Teman sekaligus tetangga korban, Zainuddin mengatakan, korban dikenal warga seorang gadis yang baik dan cerdas di kampung. Selain prestasi akademik, korban juga aktif dalam segala kegiatan pemuda maupun di remaja masjid.

Korban cerdas, kakaknya juga (cerdas). Korban aktif di sebagai remaja masjid,” ujarnya, ditemui sorot.co di Puskesmas Kretek, Senin siang.
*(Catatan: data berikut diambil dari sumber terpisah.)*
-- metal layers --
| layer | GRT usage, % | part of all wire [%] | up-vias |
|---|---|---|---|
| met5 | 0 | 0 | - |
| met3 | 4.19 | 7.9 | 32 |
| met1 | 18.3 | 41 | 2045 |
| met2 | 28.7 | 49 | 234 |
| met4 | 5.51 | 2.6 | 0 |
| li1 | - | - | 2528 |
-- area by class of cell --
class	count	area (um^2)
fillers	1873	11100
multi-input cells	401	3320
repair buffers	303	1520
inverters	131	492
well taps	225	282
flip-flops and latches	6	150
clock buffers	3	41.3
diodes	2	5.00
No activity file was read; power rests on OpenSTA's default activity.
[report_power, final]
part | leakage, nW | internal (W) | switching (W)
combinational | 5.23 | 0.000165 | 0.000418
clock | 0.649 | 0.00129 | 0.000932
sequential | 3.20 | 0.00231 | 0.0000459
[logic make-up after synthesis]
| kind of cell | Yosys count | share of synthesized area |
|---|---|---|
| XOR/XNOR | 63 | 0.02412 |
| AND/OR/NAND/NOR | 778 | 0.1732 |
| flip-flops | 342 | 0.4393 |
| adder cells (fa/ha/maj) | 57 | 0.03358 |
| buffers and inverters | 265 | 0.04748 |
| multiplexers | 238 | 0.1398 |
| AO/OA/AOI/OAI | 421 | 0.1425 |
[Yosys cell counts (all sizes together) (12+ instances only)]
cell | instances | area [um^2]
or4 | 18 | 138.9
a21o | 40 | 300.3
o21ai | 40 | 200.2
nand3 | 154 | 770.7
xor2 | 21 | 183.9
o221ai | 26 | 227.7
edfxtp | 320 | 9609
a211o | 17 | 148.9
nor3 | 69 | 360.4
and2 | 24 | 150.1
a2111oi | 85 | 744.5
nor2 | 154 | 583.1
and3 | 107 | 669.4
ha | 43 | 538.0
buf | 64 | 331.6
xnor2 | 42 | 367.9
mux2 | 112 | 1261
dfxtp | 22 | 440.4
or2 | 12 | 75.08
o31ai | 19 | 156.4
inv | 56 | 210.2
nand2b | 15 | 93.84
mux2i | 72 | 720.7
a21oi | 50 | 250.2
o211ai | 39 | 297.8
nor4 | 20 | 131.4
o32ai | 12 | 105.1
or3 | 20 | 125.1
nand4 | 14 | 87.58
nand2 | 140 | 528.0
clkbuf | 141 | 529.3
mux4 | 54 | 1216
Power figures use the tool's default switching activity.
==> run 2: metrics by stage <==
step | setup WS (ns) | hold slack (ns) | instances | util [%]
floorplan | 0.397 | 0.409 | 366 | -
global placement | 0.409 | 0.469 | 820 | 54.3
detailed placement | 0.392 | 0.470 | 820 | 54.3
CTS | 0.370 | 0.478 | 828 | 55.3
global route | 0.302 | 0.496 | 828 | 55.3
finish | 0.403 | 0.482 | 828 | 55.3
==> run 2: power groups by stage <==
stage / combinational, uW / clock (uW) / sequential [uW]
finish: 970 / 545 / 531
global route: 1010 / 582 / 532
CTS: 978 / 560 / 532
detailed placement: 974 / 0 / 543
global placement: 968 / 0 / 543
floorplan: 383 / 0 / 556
==> src/rtl/gate_fifo_ptr.sv <==
// Wrap-around FIFO pointer: async reset, synchronous clear, increment enable.
// The depth is a power of two, so natural binary overflow provides the wrap.
module gate_fifo_ptr
  import gate_pkg::*;
#(
  parameter int DEPTH = FIFO_DEPTH
) (
  input  logic                         clk,
  input  logic                         rst,
  input  logic                         clr,
  input  logic                         inc,
  output logic [fifo_ptr_w(DEPTH)-1:0] ptr
);

  localparam int PW = fifo_ptr_w(DEPTH);

  logic [PW-1:0] ptr_q;
  logic [PW-1:0] ptr_d;

  // The clear takes priority over the increment.
  always_comb begin
    ptr_d = ptr_q;
    if (clr) begin
      ptr_d = '0;
    end else if (inc) begin
      ptr_d = ptr_q + PW'(1);
    end
  end

  always_ff @(posedge clk or posedge rst) begin
    if (rst) begin
      ptr_q <= '0;
    end else begin
      ptr_q <= ptr_d;
    end
  end

  assign ptr = ptr_q;

endmodule

==> src/rtl/gate_result_fifo.sv <==
// Small flop-based FIFO that buffers gate result words. Occupancy comes from
// registered state only, and the sticky overflow flag records dropped words.
module gate_result_fifo
  import gate_pkg::*;
#(
  parameter int WIDTH = GATE_WIDTH,
  parameter int DEPTH = FIFO_DEPTH
) (
  input  logic                         clk,
  input  logic                         rst,
  input  logic                         flush,
  gate_result_fifo_if.slave            bus,
  output logic [fifo_cnt_w(DEPTH)-1:0] count,
  output logic                         overflow
);

  localparam int PW = fifo_ptr_w(DEPTH);
  localparam int CW = fifo_cnt_w(DEPTH);

  logic [PW-1:0]    wr_ptr;
  logic [PW-1:0]    rd_ptr;
  logic [CW-1:0]    count_q;
  logic [CW-1:0]    count_d;
  logic             overflow_q;
  logic             overflow_d;
  logic [WIDTH-1:0] mem_q [DEPTH];
  logic [WIDTH-1:0] mem_d [DEPTH];
  logic             full;
  logic             empty;
  logic             push;
  logic             pop;

  assign full  = (count_q == CW'(DEPTH));
  assign empty = (count_q == '0);

  // Pop is gated by registered emptiness, so a word written on this edge
  // cannot leave on the same edge.
  assign push = bus.in_valid && !full && !flush;
  assign pop  = !empty && bus.out_ready && !flush;

  assign bus.in_ready  = !full;
  assign bus.out_valid = !empty;
  assign bus.out_data  = empty ? '0 : mem_q[rd_ptr];
  assign count         = count_q;
  assign overflow      = overflow_q;

  always_comb begin
    count_d    = count_q;
    overflow_d = overflow_q;
    if (flush) begin
      count_d    = '0;
      overflow_d = 1'b0;
    end else begin
      // An offer while full is dropped but always recorded, even with a pop.
      if (bus.in_valid && full) begin
        overflow_d = 1'b1;
      end
      case ({push, pop})
        2'b10:   count_d = count_q + CW'(1);
        2'b01:   count_d = count_q - CW'(1);
        default: count_d = count_q;
      endcase
    end
  end

  always_comb begin
    for (int i = 0; i < DEPTH; i++) begin
      mem_d[i] = mem_q[i];
    end
    if (push) begin
      mem_d[wr_ptr] = bus.in_data;
    end
  end

  always_ff @(posedge clk or posedge rst) begin
    if (rst) begin
      count_q    <= '0;
      overflow_q <= 1'b0;
    end else begin
      count_q    <= count_d;
      overflow_q <= overflow_d;
    end
  end

  // Storage has no reset; validity is defined by pointers and count alone.
  always_ff @(posedge clk) begin
    for (int i = 0; i < DEPTH; i++) begin
      mem_q[i] <= mem_d[i];
    end
  end

  gate_fifo_ptr #(
    .DEPTH (DEPTH)
  ) u_wr_ptr (
    .clk (clk),
    .rst (rst),
    .clr (flush),
    .inc (push),
    .ptr (wr_ptr)
  );

  gate_fifo_ptr #(
    .DEPTH (DEPTH)
  ) u_rd_ptr (
    .clk (clk),
    .rst (rst),
    .clr (flush),
    .inc (pop),
    .ptr (rd_ptr)
  );

endmodule
==> src/flat_wrapper.sv <==
// flat-port wrapper written by rule: the top's interface ports become plain ports
module gate_result_fifo_flat import gate_pkg::*;
#(
  parameter int WIDTH = GATE_WIDTH,
  parameter int DEPTH = FIFO_DEPTH
)
  (clk, rst, flush, count, overflow, bus_in_valid, bus_in_data, bus_out_ready, bus_in_ready, bus_out_valid, bus_out_data);
  gate_result_fifo_if #(.WIDTH(WIDTH)) bus_i ();
  input  logic clk;
  input  logic rst;
  input  logic flush;
  output logic [fifo_cnt_w(DEPTH)-1:0] count;
  output logic overflow;
  input wire logic [$bits(bus_i.in_valid)-1:0] bus_in_valid;
  input wire logic [$bits(bus_i.in_data)-1:0] bus_in_data;
  input wire logic [$bits(bus_i.out_ready)-1:0] bus_out_ready;
  output wire logic [$bits(bus_i.in_ready)-1:0] bus_in_ready;
  output wire logic [$bits(bus_i.out_valid)-1:0] bus_out_valid;
  output wire logic [$bits(bus_i.out_data)-1:0] bus_out_data;
  assign bus_i.in_valid = bus_in_valid;
  assign bus_i.in_data = bus_in_data;
  assign bus_i.out_ready = bus_out_ready;
  assign bus_in_ready = bus_i.in_ready;
  assign bus_out_valid = bus_i.out_valid;
  assign bus_out_data = bus_i.out_data;
  gate_result_fifo #(.WIDTH(WIDTH), .DEPTH(DEPTH)) u_core (.clk(clk), .rst(rst), .flush(flush), .bus(bus_i), .count(count), .overflow(overflow));
endmodule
Namun, akhir-akhir ini korban bersikap aneh korban cenderung tertutup dan tak mau bergaul. Korban yang merupakan anak ke dua dari dua bersaudara tersebut tertutup kepada teman-temannya. Sejumlah teman lain di kampungnya juga merasakan perubahan dari sikap dari korban. 

Korban akhir-akhir ini tertutup sama teman-teman. Dan warga kampung,” tandasnya.

Sementara itu Sepupu korban, Dimas mengatakan, korban memang dikenal sebagai seorang yang cerdas. Kuliah di Universitas Sebelas Maret Surakarta (UNS) itu merupakan buah dari kepintarannya. Dari seorang ibu dan bapak yang setiap harinya bekerja sebagai pedagang siomay, gadis cantik itu mendapatkan beasiswa pendidikan penuh dari Qatar Foundation.

Septiana ini cerdas, kuliah (di UNS) dapat beasiswa dari Qatar Foundation,” ujarnya.

Sementara terkait peristiwa tersebut, pihak keluarga mengaku kaget. Berita simpang siur terhadap korban tersebut membuat bapak ibunya shock. Atas permintaan keluarga, Dimas lebih duluan untuk memastikan kondisi korban di Puskesmas Kretek.

Ibu bapaknya kaget, saya disuruh duluan memastikan keadaannya. Alhamdulillah kondisi baik,” tandasnya.